@TermMax roteiro 6.2 tem uma palavra. Eu olhei para ela de um lado e do outro duas vezes e decidi dar um nome a ela: “V2 do vazio”. O whitepaper só escreveu uma linha: “TermMax V2 feature rollout”. Você pode ler o whitepaper inteiro, e não encontra a definição de V1, nem encontra o que, afinal, o V2 mudou.

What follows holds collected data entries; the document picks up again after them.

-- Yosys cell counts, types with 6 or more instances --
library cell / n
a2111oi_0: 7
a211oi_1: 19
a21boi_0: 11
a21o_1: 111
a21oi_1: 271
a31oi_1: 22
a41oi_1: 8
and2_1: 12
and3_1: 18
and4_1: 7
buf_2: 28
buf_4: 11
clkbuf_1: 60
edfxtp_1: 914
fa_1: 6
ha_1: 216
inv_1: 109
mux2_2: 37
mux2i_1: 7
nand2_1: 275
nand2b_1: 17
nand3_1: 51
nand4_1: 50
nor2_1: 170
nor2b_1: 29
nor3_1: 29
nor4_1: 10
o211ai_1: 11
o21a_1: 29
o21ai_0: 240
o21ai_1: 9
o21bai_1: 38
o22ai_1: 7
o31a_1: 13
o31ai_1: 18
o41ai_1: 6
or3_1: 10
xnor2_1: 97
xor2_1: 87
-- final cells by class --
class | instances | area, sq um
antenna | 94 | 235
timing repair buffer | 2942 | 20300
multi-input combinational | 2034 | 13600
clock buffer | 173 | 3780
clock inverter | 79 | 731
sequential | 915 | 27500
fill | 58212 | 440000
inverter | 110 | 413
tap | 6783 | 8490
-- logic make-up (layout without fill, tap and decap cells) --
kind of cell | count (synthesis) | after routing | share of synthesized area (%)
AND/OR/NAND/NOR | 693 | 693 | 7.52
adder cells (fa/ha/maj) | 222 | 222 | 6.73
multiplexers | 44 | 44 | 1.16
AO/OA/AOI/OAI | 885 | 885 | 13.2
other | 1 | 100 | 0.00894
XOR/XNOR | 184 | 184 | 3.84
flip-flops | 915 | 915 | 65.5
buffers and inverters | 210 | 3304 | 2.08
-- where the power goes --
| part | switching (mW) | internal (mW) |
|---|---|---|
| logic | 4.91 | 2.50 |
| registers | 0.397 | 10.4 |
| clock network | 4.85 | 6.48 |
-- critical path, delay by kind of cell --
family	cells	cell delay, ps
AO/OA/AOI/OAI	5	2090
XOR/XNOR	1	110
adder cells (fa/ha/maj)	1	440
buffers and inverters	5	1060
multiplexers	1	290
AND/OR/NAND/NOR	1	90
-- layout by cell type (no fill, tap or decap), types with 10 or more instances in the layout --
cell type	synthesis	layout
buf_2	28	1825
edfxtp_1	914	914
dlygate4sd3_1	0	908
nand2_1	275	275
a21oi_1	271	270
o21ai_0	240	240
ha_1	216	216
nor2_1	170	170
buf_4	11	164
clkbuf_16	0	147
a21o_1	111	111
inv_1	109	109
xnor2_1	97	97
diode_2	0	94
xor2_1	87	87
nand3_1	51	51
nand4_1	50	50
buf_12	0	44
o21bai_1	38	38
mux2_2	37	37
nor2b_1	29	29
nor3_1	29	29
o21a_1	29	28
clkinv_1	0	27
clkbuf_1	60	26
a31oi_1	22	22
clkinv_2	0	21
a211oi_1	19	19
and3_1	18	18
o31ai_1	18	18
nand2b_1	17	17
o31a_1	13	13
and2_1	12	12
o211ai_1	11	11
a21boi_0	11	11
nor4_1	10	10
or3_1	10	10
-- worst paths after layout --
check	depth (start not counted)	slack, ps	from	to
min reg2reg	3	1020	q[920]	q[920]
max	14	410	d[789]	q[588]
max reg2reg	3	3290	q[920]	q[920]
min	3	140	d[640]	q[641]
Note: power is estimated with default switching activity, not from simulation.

Para um produto falar sobre V2, antes é preciso existir um V1 que todo mundo reconheça. Mas o whitepaper descreve do começo ao fim “o TermMax de agora”; ele nunca chega a chamá-lo de V1, nem diz o que falta, nem explica por que era necessário evoluir até o V2. Assim, o V2 virou uma plataforma em branco sem base: você sabe que ele vai “ser lançado”, mas não sabe o que exatamente vai ser lançado.

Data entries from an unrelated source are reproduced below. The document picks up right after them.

$ cat src/spcq_pkg.sv
// ----------------------------------------------------------------------------
// spcq_pkg: shared types and constants
// widths and pipeline record types for the sphere point collision query
// ----------------------------------------------------------------------------
`default_nettype none

package spcq_pkg;

   localparam int FRAC_BITS = 16;
   localparam int COORD_W   = 32;
   localparam int RAD_W     = 31;
   localparam int CTR_W     = 33;    // base + offset, no wrap
   localparam int DELTA_W   = 34;
   localparam int MAG_W     = 33;
   localparam int SQ_W      = 66;
   localparam int D2_W      = 68;
   localparam int PROD_W    = 64;
   localparam int NRM_W     = 18;

   localparam int ROOT_W    = 36;    // one root bit per sqrt cell
   localparam int RADIC_W   = 2 * ROOT_W;
   localparam int SREM_W    = ROOT_W + 2;

   localparam int DIV_Q_W   = 31;    // one quotient bit per divide cell
   localparam int DIV_N_W   = 62;
   localparam int DIV_D_W   = ROOT_W;
   localparam int DIV_R_W   = DIV_D_W + 1;
   localparam int LANES     = 6;     // three normal lanes, three surface lanes

   localparam logic [2:0] REG_BASE_X   = 3'd0;
   localparam logic [2:0] REG_BASE_Y   = 3'd1;
   localparam logic [2:0] REG_BASE_Z   = 3'd2;
   localparam logic [2:0] REG_OFFSET_X = 3'd3;
   localparam logic [2:0] REG_OFFSET_Y = 3'd4;
   localparam logic [2:0] REG_OFFSET_Z = 3'd5;
   localparam logic [2:0] REG_RADIUS   = 3'd6;

   typedef struct packed {
      logic [2:0][CTR_W-1:0]  centre;
      logic [2:0]             neg;
      logic                   in_sphere;
      logic                   degen;
   } geo_type;

   typedef struct packed {
      logic                   valid;
      geo_type                geo;
      logic [2:0][MAG_W-1:0]  mag;
      logic [2:0][PROD_W-1:0] prod;
      logic [RADIC_W-1:0]     radic;
      logic [SREM_W-1:0]      rem;
      logic [ROOT_W-1:0]      root;
   } sq_type;

   typedef struct packed {
      logic                         valid;
      geo_type                      geo;
      logic [DIV_D_W-1:0]           len;
      logic [LANES-1:0][DIV_R_W-1:0] rem;
      logic [LANES-1:0][DIV_N_W-1:0] num;
      logic [LANES-1:0][DIV_Q_W-1:0] quot;
   } dv_type;

endpackage

`default_nettype wire

$ cat src/spcq_sqrt_cell.sv
// ----------------------------------------------------------------------------
// spcq_sqrt_cell: one digit of the square root chain
// takes two radicand bits and settles one root bit per stage
// ----------------------------------------------------------------------------
`default_nettype none

module spcq_sqrt_cell
   import spcq_pkg::*;
(
   input  wire logic   clock,
   input  wire logic   reset,
   input  wire logic   en,
   input  wire sq_type d,
   output sq_type      q
);

   sq_type             q_ff;
   sq_type             q_in;
   logic [SREM_W-1:0]  rem_sh;
   logic [SREM_W-1:0]  trial;

   always_comb begin
      q_in   = d;
      rem_sh = {d.rem[SREM_W-3:0], d.radic[RADIC_W-1 -: 2]};
      trial  = {d.root[ROOT_W-3:0], 2'b01};
      q_in.radic = {d.radic[RADIC_W-3:0], 2'b00};
      if (rem_sh >= trial) begin
         q_in.rem  = rem_sh - trial;
         q_in.root = {d.root[ROOT_W-2:0], 1'b1};
      end else begin
         q_in.rem  = rem_sh;
         q_in.root = {d.root[ROOT_W-2:0], 1'b0};
      end
   end

   always_ff @(posedge clock) begin
      if (reset) begin
         q_ff.valid <= 1'b0;
      end else if (en) begin
         q_ff.valid <= q_in.valid;
      end
   end

   always_ff @(posedge clock) begin
      if (en) begin
         q_ff.geo   <= q_in.geo;
         q_ff.mag   <= q_in.mag;
         q_ff.prod  <= q_in.prod;
         q_ff.radic <= q_in.radic;
         q_ff.rem   <= q_in.rem;
         q_ff.root  <= q_in.root;
      end
   end

   assign q = q_ff;

endmodule

`default_nettype wire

Isso é interessante. O número de versão deveria ser uma barra de progresso de engenharia; aqui, no entanto, vira um espaço reservado narrativo. As três letras “V2” passam a sensação de “iteração, avanço, mais maturidade”, mas o que ele entrega, na prática, é apenas um número maior. Muita gente não vai perguntar o que falta no V1; só vai lembrar que o V2 vem aí. A magia do número de versão é transformar “ainda não existe” em “já vai existir”.

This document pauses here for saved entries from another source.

`src/hw/rtl/rgb_to_hsv_pixel_macros.svh`:
```
// Assertion helpers for the pixel converter.
// Compile with ASSERT_OFF defined to drop every check.
`ifndef RGB_TO_HSV_PIXEL_MACROS_SVH
`define RGB_TO_HSV_PIXEL_MACROS_SVH

`ifndef ASSERT_OFF

// Check a property while out of reset.
`define RHSV_ASSERT(lbl, clk, rstn, prop) \
    lbl: assert property (@(posedge clk) disable iff (!rstn) prop) \
        else $error("rgb_to_hsv_pixel: assertion failed");

// Check a property at every edge, reset included.
`define RHSV_ASSERT_ALWAYS(lbl, clk, prop) \
    lbl: assert property (@(posedge clk) prop) \
        else $error("rgb_to_hsv_pixel: assertion failed");

`else

`define RHSV_ASSERT(lbl, clk, rstn, prop)
`define RHSV_ASSERT_ALWAYS(lbl, clk, prop)

`endif

`endif

```
`src/hw/rtl/rhsv_pkg.sv`:
```
`timescale 1ns / 1ps

package rhsv_pkg;

    localparam int PIX_W     = 8;
    localparam int QUOT_W    = 8;
    localparam int HUE_REM_W = 17;
    localparam int HUE_DIV_W = 16;
    localparam int SAT_REM_W = 16;
    localparam int SAT_DIV_W = 15;
    localparam int NUM_W     = 19;

    localparam int DEG_SIXTY      = 60;
    localparam int HUE_BASE_RED   = 0;
    localparam int HUE_BASE_GREEN = 120;
    localparam int HUE_BASE_BLUE  = 240;
    localparam int FULL_TURN      = 360;
    localparam int SAT_SCALE      = 255;

    // Data handed from cell to cell: two restoring divisions in lockstep.
    typedef struct packed {
        logic [HUE_REM_W-1:0] hue_rem;
        logic [HUE_DIV_W-1:0] hue_div;
        logic [QUOT_W-1:0]    hue_quot;
        logic [SAT_REM_W-1:0] sat_rem;
        logic [SAT_DIV_W-1:0] sat_div;
        logic [QUOT_W-1:0]    sat_quot;
        logic [PIX_W-1:0]     brightness;
    } t_stage;

endpackage

```
`src/hw/rtl/rhsv_stream_if.sv`:
```
`timescale 1ns / 1ps

interface rhsv_pix_if;
    logic                       valid;
    logic                       ready;
    logic [rhsv_pkg::PIX_W-1:0] blue;
    logic [rhsv_pkg::PIX_W-1:0] green;
    logic [rhsv_pkg::PIX_W-1:0] red;

    modport source (output valid, output blue, output green, output red, input ready);
    modport sink   (input valid, input blue, input green, input red, output ready);
endinterface

interface rhsv_hsv_if;
    logic                       valid;
    logic                       ready;
    logic [rhsv_pkg::PIX_W-1:0] hue;
    logic [rhsv_pkg::PIX_W-1:0] saturation;
    logic [rhsv_pkg::PIX_W-1:0] brightness;

    modport source (output valid, output hue, output saturation, output brightness,
                    input ready);
    modport sink   (input valid, input hue, input saturation, input brightness,
                    output ready);
endinterface

```
`src/hw/rtl/rgb_to_hsv_pixel.sv`:
```
`timescale 1ns / 1ps
// Pixel converter: one 8-bit blue, green, red request in on i_pix, one
// hue, saturation, brightness result out on o_hsv. Both channels move a
// request at a clock edge where valid and ready are high.
// Hue is degrees halved (0..179), saturation is floor(255*delta/max), and
// brightness is the largest channel.
// The accepting edge loads the brightness (max), both divisors and both
// numerators into the prep register; then eight division cells in turn
// each settle one quotient bit of both divisions, giving the result.
// Throughput is one pixel per clock while o_hsv.ready is high; every stage
// is its own register with a local valid and a ready that looks one stage
// ahead, so bubbles close up.
// When the receiver stalls, the last cell holds its result and the stages
// behind it fill; i_pix.ready stays high until every stage holds a pixel.
// Reset (i_rst_n low, synchronous) empties the pipeline; in-flight pixels
// are dropped and no result is valid in the cycle after reset.

`include "rgb_to_hsv_pixel_macros.svh"

module rgb_to_hsv_pixel (
    input  logic       i_clk,
    input  logic       i_rst_n,
    rhsv_pix_if.sink   i_pix,
    rhsv_hsv_if.source o_hsv
);

    localparam int STEPS = rhsv_pkg::QUOT_W;

    // stage 0 is the prep register, stages 1..STEPS are the division cells
    logic             w_valid [STEPS+1];
    logic             w_ready [STEPS+1];
    rhsv_pkg::t_stage w_data  [STEPS+1];

    rhsv_prep u_prep (
        .i_clk   (i_clk),
        .i_rst_n (i_rst_n),
        .i_valid (i_pix.valid),
        .o_ready (i_pix.ready),
        .i_blue  (i_pix.blue),
        .i_green (i_pix.green),
        .i_red   (i_pix.red),
        .o_valid (w_valid[0]),
        .i_ready (w_ready[0]),
        .o_data  (w_data[0])
    );

    // the division chain: each cell advances both quotients by one bit
    for (genvar gi = 0; gi < STEPS; gi++) begin : g_cell
        rhsv_div_cell u_cell (
            .i_clk   (i_clk),
            .i_rst_n (i_rst_n),
            .i_valid (w_valid[gi]),
            .o_ready (w_ready[gi]),
            .i_data  (w_data[gi]),
            .o_valid (w_valid[gi+1]),
            .i_ready (w_ready[gi+1]),
            .o_data  (w_data[gi+1])
        );
    end

    // last cell register doubles as the output register
    assign w_ready[STEPS]   = o_hsv.ready;
    assign o_hsv.valid      = w_valid[STEPS];
    assign o_hsv.hue        = w_data[STEPS].hue_quot;
    assign o_hsv.saturation = w_data[STEPS].sat_quot;
    assign o_hsv.brightness = w_data[STEPS].brightness;

    // hue never leaves the halved-degree range
    `RHSV_ASSERT(a_hue_range, i_clk, i_rst_n, o_hsv.valid |-> o_hsv.hue <= 8'd179)
    // a nonzero saturation needs a nonzero brightness
    `RHSV_ASSERT(a_sat_bright, i_clk, i_rst_n,
        (o_hsv.valid && o_hsv.saturation != '0) |-> o_hsv.brightness != '0)
    // a colored hue implies a nonzero saturation
    `RHSV_ASSERT(a_hue_sat, i_clk, i_rst_n,
        (o_hsv.valid && o_hsv.hue != '0) |-> o_hsv.saturation != '0)
    // reset empties the chain
    `RHSV_ASSERT_ALWAYS(a_reset_empty, i_clk, !i_rst_n |=> !o_hsv.valid)

endmodule

```
`src/hw/rtl/rhsv_prep.sv`:
```
`timescale 1ns / 1ps

module rhsv_prep (
    input  logic                       i_clk,
    input  logic                       i_rst_n,
    input  logic                       i_valid,
    output logic                       o_ready,
    input  logic [rhsv_pkg::PIX_W-1:0] i_blue,
    input  logic [rhsv_pkg::PIX_W-1:0] i_green,
    input  logic [rhsv_pkg::PIX_W-1:0] i_red,
    output logic                       o_valid,
    input  logic                       i_ready,
    output rhsv_pkg::t_stage           o_data
);

    localparam int PW = rhsv_pkg::PIX_W;
    localparam int NW = rhsv_pkg::NUM_W;
    localparam logic signed [NW-1:0] SIXTY = NW'(rhsv_pkg::DEG_SIXTY);

    logic                    r_valid;
    rhsv_pkg::t_stage        r_data;
    rhsv_pkg::t_stage        n_data;

    logic [PW-1:0]           w_max;
    logic [PW-1:0]           w_min;
    logic [PW-1:0]           w_delta;
    logic [PW-1:0]           w_delta_eff;
    logic [PW-1:0]           w_max_eff;
    logic [NW-1:0]           w_base;
    logic signed [PW+1:0]    w_diff;
    logic signed [NW-1:0]    w_num;
    logic signed [NW-1:0]    w_wrap;

    always_comb begin
        w_max = i_red;
        if (i_green > w_max) begin
            w_max = i_green;
        end
        if (i_blue > w_max) begin
            w_max = i_blue;
        end
        w_min = i_red;
        if (i_green < w_min) begin
            w_min = i_green;
        end
        if (i_blue < w_min) begin
            w_min = i_blue;
        end
        w_delta = w_max - w_min;

        // sector priority: red, then green, then blue
        if (i_red == w_max) begin
            w_base = NW'(rhsv_pkg::HUE_BASE_RED);
            w_diff = $signed({2'b00, i_green}) - $signed({2'b00, i_blue});
        end else if (i_green == w_max) begin
            w_base = NW'(rhsv_pkg::HUE_BASE_GREEN);
            w_diff = $signed({2'b00, i_blue}) - $signed({2'b00, i_red});
        end else begin
            w_base = NW'(rhsv_pkg::HUE_BASE_BLUE);
            w_diff = $signed({2'b00, i_red}) - $signed({2'b00, i_green});
        end

        w_num  = $signed(w_base * NW'(w_delta)) + NW'(w_diff) * SIXTY;
        w_wrap = w_num;
        if (w_num < 0) begin
            w_wrap = w_num + $signed(NW'(rhsv_pkg::FULL_TURN) * NW'(w_delta));
        end

        // a zero divisor would fill the quotient with ones; numerators are zero there
        w_delta_eff = (w_delta == '0) ? PW'(1) : w_delta;
        w_max_eff   = (w_max == '0) ? PW'(1) : w_max;

        n_data.hue_rem    = (w_delta == '0) ? '0 : rhsv_pkg::HUE_REM_W'(w_wrap);
        n_data.hue_div    = {w_delta_eff, 8'b0};
        n_data.hue_quot   = '0;
        n_data.sat_rem    = rhsv_pkg::SAT_REM_W'(rhsv_pkg::SAT_SCALE)
                          * rhsv_pkg::SAT_REM_W'(w_delta);
        n_data.sat_div    = {w_max_eff, 7'b0};
        n_data.sat_quot   = '0;
        n_data.brightness = w_max;
    end

    assign o_ready = !r_valid || i_ready;
    assign o_valid = r_valid;
    assign o_data  = r_data;

    always_ff @(posedge i_clk) begin
        if (!i_rst_n) begin
            r_valid <= 1'b0;
        end else if (o_ready) begin
            r_valid <= i_valid;
        end
    end

    always_ff @(posedge i_clk) begin
        if (o_ready && i_valid) begin
            r_data <= n_data;
        end
    end

endmodule

```
`src/hw/rtl/rhsv_div_cell.sv`:
```
`timescale 1ns / 1ps

module rhsv_div_cell (
    input  logic             i_clk,
    input  logic             i_rst_n,
    input  logic             i_valid,
    output logic             o_ready,
    input  rhsv_pkg::t_stage i_data,
    output logic             o_valid,
    input  logic             i_ready,
    output rhsv_pkg::t_stage o_data
);

    logic             r_valid;
    rhsv_pkg::t_stage r_data;
    rhsv_pkg::t_stage n_data;
    logic             w_hue_take;
    logic             w_sat_take;

    // one quotient bit per cell for each lane; shift the divisors down for the next cell
    always_comb begin
        n_data     = i_data;
        w_hue_take = {1'b0, i_data.hue_div} <= i_data.hue_rem;
        w_sat_take = {1'b0, i_data.sat_div} <= i_data.sat_rem;
        if (w_hue_take) begin
            n_data.hue_rem = i_data.hue_rem - {1'b0, i_data.hue_div};
        end
        if (w_sat_take) begin
            n_data.sat_rem = i_data.sat_rem - {1'b0, i_data.sat_div};
        end
        n_data.hue_quot = {i_data.hue_quot[rhsv_pkg::QUOT_W-2:0], w_hue_take};
        n_data.sat_quot = {i_data.sat_quot[rhsv_pkg::QUOT_W-2:0], w_sat_take};
        n_data.hue_div  = i_data.hue_div >> 1;
        n_data.sat_div  = i_data.sat_div >> 1;
    end

    assign o_ready = !r_valid || i_ready;
    assign o_valid = r_valid;
    assign o_data  = r_data;

    always_ff @(posedge i_clk) begin
        if (!i_rst_n) begin
            r_valid <= 1'b0;
        end else if (o_ready) begin
            r_valid <= i_valid;
        end
    end

    always_ff @(posedge i_clk) begin
        if (o_ready && i_valid) begin
            r_data <= n_data;
        end
    end

endmodule
```
`src/flat_wrapper.sv`:
```
// flat-port wrapper written by rule: the top's interface ports become plain ports
module rgb_to_hsv_pixel_flat 
  (i_clk, i_rst_n, i_pix_valid, i_pix_blue, i_pix_green, i_pix_red, i_pix_ready, o_hsv_valid, o_hsv_hue, o_hsv_saturation, o_hsv_brightness, o_hsv_ready);
  rhsv_pix_if i_pix_i ();
  rhsv_hsv_if o_hsv_i ();
  input  logic i_clk;
  input  logic i_rst_n;
  input wire logic [$bits(i_pix_i.valid)-1:0] i_pix_valid;
  input wire logic [$bits(i_pix_i.blue)-1:0] i_pix_blue;
  input wire logic [$bits(i_pix_i.green)-1:0] i_pix_green;
  input wire logic [$bits(i_pix_i.red)-1:0] i_pix_red;
  output wire logic [$bits(i_pix_i.ready)-1:0] i_pix_ready;
  output wire logic [$bits(o_hsv_i.valid)-1:0] o_hsv_valid;
  output wire logic [$bits(o_hsv_i.hue)-1:0] o_hsv_hue;
  output wire logic [$bits(o_hsv_i.saturation)-1:0] o_hsv_saturation;
  output wire logic [$bits(o_hsv_i.brightness)-1:0] o_hsv_brightness;
  input wire logic [$bits(o_hsv_i.ready)-1:0] o_hsv_ready;
  assign i_pix_i.valid = i_pix_valid;
  assign i_pix_i.blue = i_pix_blue;
  assign i_pix_i.green = i_pix_green;
  assign i_pix_i.red = i_pix_red;
  assign i_pix_ready = i_pix_i.ready;
  assign o_hsv_valid = o_hsv_i.valid;
  assign o_hsv_hue = o_hsv_i.hue;
  assign o_hsv_saturation = o_hsv_i.saturation;
  assign o_hsv_brightness = o_hsv_i.brightness;
  assign o_hsv_i.ready = o_hsv_ready;
  rgb_to_hsv_pixel u_core (.i_clk(i_clk), .i_rst_n(i_rst_n), .i_pix(i_pix_i), .o_hsv(o_hsv_i));
endmodule
```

E a governança do TMX, na divulgação, diz que é “orientar funções e parâmetros do produto”. Mas a maior função — o V2 — já foi colocada no roadmap antes mesmo de os detentores de moedas terem escrito algo. Você consegue governar parâmetros, não a direção; a direção provavelmente já está definida antes da emissão das moedas. O seu poder de governança, no fim das contas, é o poder de confirmar um cronograma previamente estabelecido. #TermMax

Então eu chamo isso de “V2 do vazio”: ele usa um número de versão não definido para antecipar suas expectativas. Antes de fazer DYOR, pergunte uma coisa — o V2 que você está esperando é, de fato, uma atualização, ou é o título de uma linha do whitepaper que ainda não tem conteúdo escrito? Dentro de um número de versão, “novo” geralmente é a palavra mais barata.